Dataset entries
Start of Block

==> src/can_cmd_parser.sv <==
// Chosen here: the APB register port and the address map.
`timescale 1ns/1ps
module can_cmd_parser #(
    parameter int unsigned FLASH_HALF = can_cmd_pkg::FLASH_HALF_CYC
) (
    input  wire logic        pclk,
    input  wire logic        presetn,
    // APB slave
    input  wire logic        psel,
    input  wire logic        penable,
    input  wire logic        pwrite,
    input  wire logic [7:0]  paddr,
    input  wire logic [31:0] pwdata,
    output logic      [31:0] prdata,
    output logic             pready,
    output logic             pslverr,
    // Characters from the UART receiver
    input  wire logic        rx_valid,
    input  wire logic [7:0]  rx_data,
    output logic             rx_ready,
    // Characters to the UART transmitter
    output logic             tx_valid,
    output logic      [7:0]  tx_data,
    input  wire logic        tx_ready,
    // Nonvolatile serial rate store
    input  wire logic        nv_valid,
    input  wire logic [3:0]  nv_baud_sel,
    output logic             nv_write,
    output logic      [3:0]  nv_wdata,
    // Configuration to UART and CAN controller
    output logic      [3:0]  baud_sel,
    output logic      [3:0]  can_rate_sel,
    output logic             can_timing_raw,
    output logic      [7:0]  bit_timing_config_first,
    output logic      [7:0]  bit_timing_config_second,
    output logic      [7:0]  bit_timing_config_third,
    output logic             cfg_update,
    // Received frames
    input  wire logic        frame_valid,
    input  wire logic        frame_ext,
    input  wire logic [28:0] frame_id,
    output logic             fwd_valid,
    output logic      [28:0] fwd_id,
    output logic             fwd_ext,
    // Error indicator, low when lit
    output logic             led_err_n
);
    can_cmd_pkg::parse_state_t state;
    logic [7:0]  cmd_buf [can_cmd_pkg::BUF_LEN];
    logic [3:0]  buf_cnt;
    logic        overflow;
    logic [7:0]  reply;
    logic [4:0]  help_idx;
    logic [10:0] mask_std;
    logic [28:0] mask_ext;
    logic [10:0] filt_std;
    logic [10:0] filt_std_q;
    logic [28:0] filt_ext;
    logic        boot_pending;
    logic        flash_start;
    logic [3:0]  flash_left;
    logic        flash_on;
    logic [31:0] flash_timer;

    function automatic logic [4:0] hex_nib(input logic [7:0] c);
        if (c >= 8'h30 && c <= 8'h39) begin
            hex_nib = {1'b0, c[3:0]};
        end else if ((c >= 8'h41 && c <= 8'h46) || (c >= 8'h61 && c <= 8'h66)) begin
            hex_nib = {1'b0, c[3:0] + 4'h9};
        end else begin
            hex_nib = 5'h10;
        end
    endfunction

    function automatic logic [7:0] help_char(input logic [4:0] i);
        unique case (i)
            5'h00: help_char = "O";
            5'h01: help_char = "C";
            5'h02: help_char = "t";
            5'h03: help_char = "T";
            5'h04: help_char = "F";
            5'h05: help_char = "V";
            5'h06: help_char = "N";
            5'h07: help_char = "Z";
            5'h08: help_char = "S";
            5'h09: help_char = "s";
            5'h0a: help_char = "m";
            5'h0b: help_char = "M";
            5'h0c: help_char = "B";
            5'h0d: help_char = "L";
            5'h0e: help_char = "E";
            5'h0f: help_char = "R";
            5'h10: help_char = "U";
            5'h11: help_char = "H";
            5'h12: help_char = "h";
            default: help_char = "?";
        endcase
    endfunction

    // Parameter decode
    logic [7:0]  letter;
    logic [3:0]  nargs;
    logic [31:0] acc8;
    logic [11:0] acc3;
    logic [23:0] acc6;
    logic        bad3;
    logic        bad6;
    logic        bad8;
    logic [4:0]  nib;
    logic [3:0]  digit;
    logic        digit_ok;
    always_comb begin
        letter = cmd_buf[0];
        nargs  = buf_cnt - 4'h1;
        acc8   = 32'h0000_0000;
        bad3   = 1'b0;
        bad6   = 1'b0;
        bad8   = 1'b0;
        for (int k = 1; k < can_cmd_pkg::BUF_LEN; k++) begin
            nib  = hex_nib(cmd_buf[k]);
            acc8 = {acc8[27:0], nib[3:0]};
            bad8 = bad8 | nib[4];
            if (k <= 3) begin
                bad3 = bad3 | nib[4];
            end
            if (k <= 6) begin
                bad6 = bad6 | nib[4];
            end
        end
        acc3     = acc8[31:20];
        acc6     = acc8[31:8];
        nib      = hex_nib(cmd_buf[1]);
        digit    = nib[3:0];
        digit_ok = (nargs == 4'h1) && !nib[4] && (digit <= can_cmd_pkg::SEL_MAX);
    end

    logic arg_std;
    logic arg_ext;
    assign arg_std = (nargs == 4'h3) && !bad3 && (acc3[11:11] == 1'b0);
    assign arg_ext = (nargs == 4'h8) && !bad8 && (acc8[31:29] == 3'h0);

    // Outcome of the buffered command
    logic ok_u;
    logic ok_s;
    logic ok_raw;
    logic ok_m;
    logic ok_f;
    logic ok_help;
    logic ok_rst;
    logic exec_ok;
    assign ok_u    = !overflow && letter == "U" && digit_ok;
    assign ok_s    = !overflow && letter == "S" && digit_ok;
    assign ok_raw  = !overflow && letter == "s" && nargs == 4'h6 && !bad6;
    assign ok_m    = !overflow && letter == "m" && (arg_std || arg_ext);
    assign ok_f    = !overflow && letter == "M" && (arg_std || arg_ext);
    assign ok_help = !overflow && nargs == 4'h0
                     && (letter == "H" || letter == "h" || letter == "?");
    assign ok_rst  = !overflow && nargs == 4'h0 && letter == "R";
    assign exec_ok = ok_u | ok_s | ok_raw | ok_m | ok_f | ok_help | ok_rst;

    logic exec;
    assign exec = state == can_cmd_pkg::ST_EXEC;

    // Input side: buffer until CR, never echo
    assign rx_ready = state == can_cmd_pkg::ST_IDLE;
    logic rx_take;
    assign rx_take = rx_valid && rx_ready;

    always_ff @(posedge pclk or negedge presetn) begin
        if (!presetn) begin
            buf_cnt  <= 4'h0;
            overflow <= 1'b0;
            for (int k = 0; k < can_cmd_pkg::BUF_LEN; k++) begin
                cmd_buf[k] <= 8'h00;
            end
        end else if (exec) begin
            buf_cnt  <= 4'h0;
            overflow <= 1'b0;
        end else if (rx_take && rx_data != can_cmd_pkg::CHAR_CR) begin
            if (buf_cnt > can_cmd_pkg::BUF_LAST) begin
                overflow <= 1'b1;
            end else begin
                cmd_buf[buf_cnt] <= rx_data;
                buf_cnt          <= buf_cnt + 4'h1;
            end
        end
    end

    // Command sequencer
    always_ff @(posedge pclk or negedge presetn) begin
        if (!presetn) begin
            state    <= can_cmd_pkg::ST_IDLE;
            reply    <= 8'h00;
            help_idx <= 5'h00;
        end else begin
            unique case (state)
                can_cmd_pkg::ST_IDLE: begin
                    if (rx_take && rx_data == can_cmd_pkg::CHAR_CR) begin
                        state <= can_cmd_pkg::ST_EXEC;
                    end
                end
                can_cmd_pkg::ST_EXEC: begin
                    help_idx <= 5'h00;
                    reply    <= exec_ok ? can_cmd_pkg::CHAR_CR
                                        : can_cmd_pkg::CHAR_BELL;
                    state    <= ok_help ? can_cmd_pkg::ST_HELP : can_cmd_pkg::ST_REPLY;
                end
                can_cmd_pkg::ST_HELP: begin
                    if (tx_ready) begin
                        if (help_idx == can_cmd_pkg::HELP_LEN - 5'h01) begin
                            state <= can_cmd_pkg::ST_REPLY;
                        end
                        help_idx <= help_idx + 5'h01;
                    end
                end
                can_cmd_pkg::ST_REPLY: begin
                    if (tx_ready) begin
                        state <= can_cmd_pkg::ST_IDLE;
                    end
                end
            endcase
        end
    end

    // Only defined responses reach the transmitter
    always_comb begin
        tx_valid = 1'b0;
        tx_data  = 8'h00;
        if (state == can_cmd_pkg::ST_HELP) begin
            tx_valid = 1'b1;
            tx_data  = help_char(help_idx);
        end else if (state == can_cmd_pkg::ST_REPLY) begin
            tx_valid = 1'b1;
            tx_data  = reply;
        end
    end

    // Serial rate, caught from the store after reset release
    always_ff @(posedge pclk or negedge presetn) begin
        if (!presetn) begin
            baud_sel     <= can_cmd_pkg::BAUD_SEL_RESET;
            boot_pending <= 1'b1;
            nv_write     <= 1'b0;
            nv_wdata     <= can_cmd_pkg::BAUD_SEL_RESET;
        end else begin
            boot_pending <= 1'b0;
            nv_write     <= exec && ok_u;
            if (boot_pending && nv_valid && nv_baud_sel <= can_cmd_pkg::SEL_MAX) begin
                baud_sel <= nv_baud_sel;
            end else if (exec && ok_u) begin
                baud_sel <= digit;
                nv_wdata <= digit;
            end
        end
    end

    // CAN bit rate, separate from serial rate
    always_ff @(posedge pclk or negedge presetn) begin
        if (!presetn) begin
            can_rate_sel             <= can_cmd_pkg::CAN_SEL_RESET;
            can_timing_raw           <= 1'b0;
            bit_timing_config_first  <= 8'h00;
            bit_timing_config_second <= 8'h00;
            bit_timing_config_third  <= 8'h00;
        end else if (exec && (ok_s || ok_rst)) begin
            can_rate_sel   <= ok_s ? digit : can_cmd_pkg::CAN_SEL_RESET;
            can_timing_raw <= 1'b0;
        end else if (exec && ok_raw) begin
            can_timing_raw           <= 1'b1;
            bit_timing_config_first  <= acc6[23:16];
            bit_timing_config_second <= acc6[15:8];
            bit_timing_config_third  <= acc6[7:0];
        end else if (psel && penable && pwrite && paddr == can_cmd_pkg::OFS_TIMING) begin
            can_timing_raw           <= 1'b1;
            bit_timing_config_first  <= pwdata[23:16];
            bit_timing_config_second <= pwdata[15:8];
            bit_timing_config_third  <= pwdata[7:0];
        end
    end

    // Settings change only; channel open state is left as it was
    always_ff @(posedge pclk or negedge presetn) begin
        if (!presetn) begin
            cfg_update <= 1'b0;
        end else begin
            cfg_update <= exec && (ok_s || ok_raw || ok_m || ok_f);
        end
    end

    // Acceptance mask and filter
    logic apb_wr;
    assign apb_wr = psel && penable && pwrite;
    always_ff @(posedge pclk or negedge presetn) begin
        if (!presetn) begin
            mask_std <= can_cmd_pkg::MASK_STD_RESET;
            mask_ext <= can_cmd_pkg::MASK_EXT_RESET;
            filt_std <= can_cmd_pkg::FILT_STD_RESET;
            filt_ext <= can_cmd_pkg::FILT_EXT_RESET;
        end else if (exec && ok_m) begin
            if (arg_std) begin
                mask_std <= acc3[10:0];
            end else begin
                mask_ext <= acc8[28:0];
            end
        end else if (exec && ok_f) begin
            if (arg_std) begin
                filt_std <= acc3[10:0];
            end else begin
                filt_ext <= acc8[28:0];
            end
        end else if (apb_wr) begin
            if (paddr == can_cmd_pkg::OFS_MASK_STD) begin
                mask_std <= pwdata[10:0];
            end
            if (paddr == can_cmd_pkg::OFS_FILT_STD) begin
                filt_std <= pwdata[10:0];
            end
            if (paddr == can_cmd_pkg::OFS_MASK_EXT) begin
                mask_ext <= pwdata[28:0];
            end
            if (paddr == can_cmd_pkg::OFS_FILT_EXT) begin
                filt_ext <= pwdata[28:0];
            end
        end
    end
    assign filt_std_q = filt_std;

    // Frame acceptance and forwarding
    logic accept;
    always_comb begin
        if (frame_ext) begin
            accept = ((frame_id ^ filt_ext) & mask_ext) == 29'h0000_0000;
        end else begin
            accept = ((frame_id[10:0] ^ filt_std_q) & mask_std) == 11'h000;
        end
    end
    always_ff @(posedge pclk or negedge presetn) begin
        if (!presetn) begin
            fwd_valid <= 1'b0;
            fwd_id    <= 29'h0000_0000;
            fwd_ext   <= 1'b0;
        end else begin
            fwd_valid <= frame_valid && accept;
            if (frame_valid && accept) begin
                fwd_id  <= frame_ext ? frame_id : {18'h0_0000, frame_id[10:0]};
                fwd_ext <= frame_ext;
            end
        end
    end

    // Error indicator flashes selector plus one times
    assign flash_start = boot_pending || (exec && ok_rst);
    always_ff @(posedge pclk or negedge presetn) begin
        if (!presetn) begin
            flash_left  <= 4'h0;
            flash_on    <= 1'b0;
            flash_timer <= 32'h0000_0000;
        end else if (flash_start) begin
            flash_left  <= (boot_pending && nv_valid && nv_baud_sel <= can_cmd_pkg::SEL_MAX)
                           ? nv_baud_sel + 4'h1 : baud_sel + 4'h1;
            flash_on    <= 1'b0;
            flash_timer <= 32'h0000_0000;
        end else if (flash_left != 4'h0) begin
            if (flash_timer == FLASH_HALF - 1) begin
                flash_timer <= 32'h0000_0000;
                flash_on    <= !flash_on;
                if (flash_on) begin
                    flash_left <= flash_left - 4'h1;
                end
            end else begin
                flash_timer <= flash_timer + 32'h0000_0001;
            end
        end
    end
    assign led_err_n = !flash_on;

    // APB slave, zero wait states
    logic mapped;
    assign mapped  = paddr <= can_cmd_pkg::OFS_LAST_ID && paddr[1:0] == 2'h0;
    assign pready  = 1'b1;
    assign pslverr = psel && penable && !mapped;
    always_ff @(posedge pclk or negedge presetn) begin
        if (!presetn) begin
            prdata <= 32'h0000_0000;
        end else if (psel && !penable && !pwrite) begin
            unique case (paddr)
                can_cmd_pkg::OFS_STATUS:   prdata <= {18'h0_0000, flash_left != 4'h0,
                                                      can_timing_raw, can_rate_sel,
                                                      baud_sel, state};
                can_cmd_pkg::OFS_TIMING:   prdata <= {8'h00, bit_timing_config_first,
                                                      bit_timing_config_second,
                                                      bit_timing_config_third};
                can_cmd_pkg::OFS_MASK_STD: prdata <= {21'h00_0000, mask_std};
                can_cmd_pkg::OFS_FILT_STD: prdata <= {21'h00_0000, filt_std};
                can_cmd_pkg::OFS_MASK_EXT: prdata <= {3'h0, mask_ext};
                can_cmd_pkg::OFS_FILT_EXT: prdata <= {3'h0, filt_ext};
                can_cmd_pkg::OFS_LAST_ID:  prdata <= {2'h0, fwd_ext, fwd_id};
                default:                   prdata <= 32'h0000_0000;
            endcase
        end
    end
endmodule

End of Block

◆ **Exercise**
Within the records above, work out on how many lines the string "overflow" appears, and give only that number.

◆ **Completed task**
11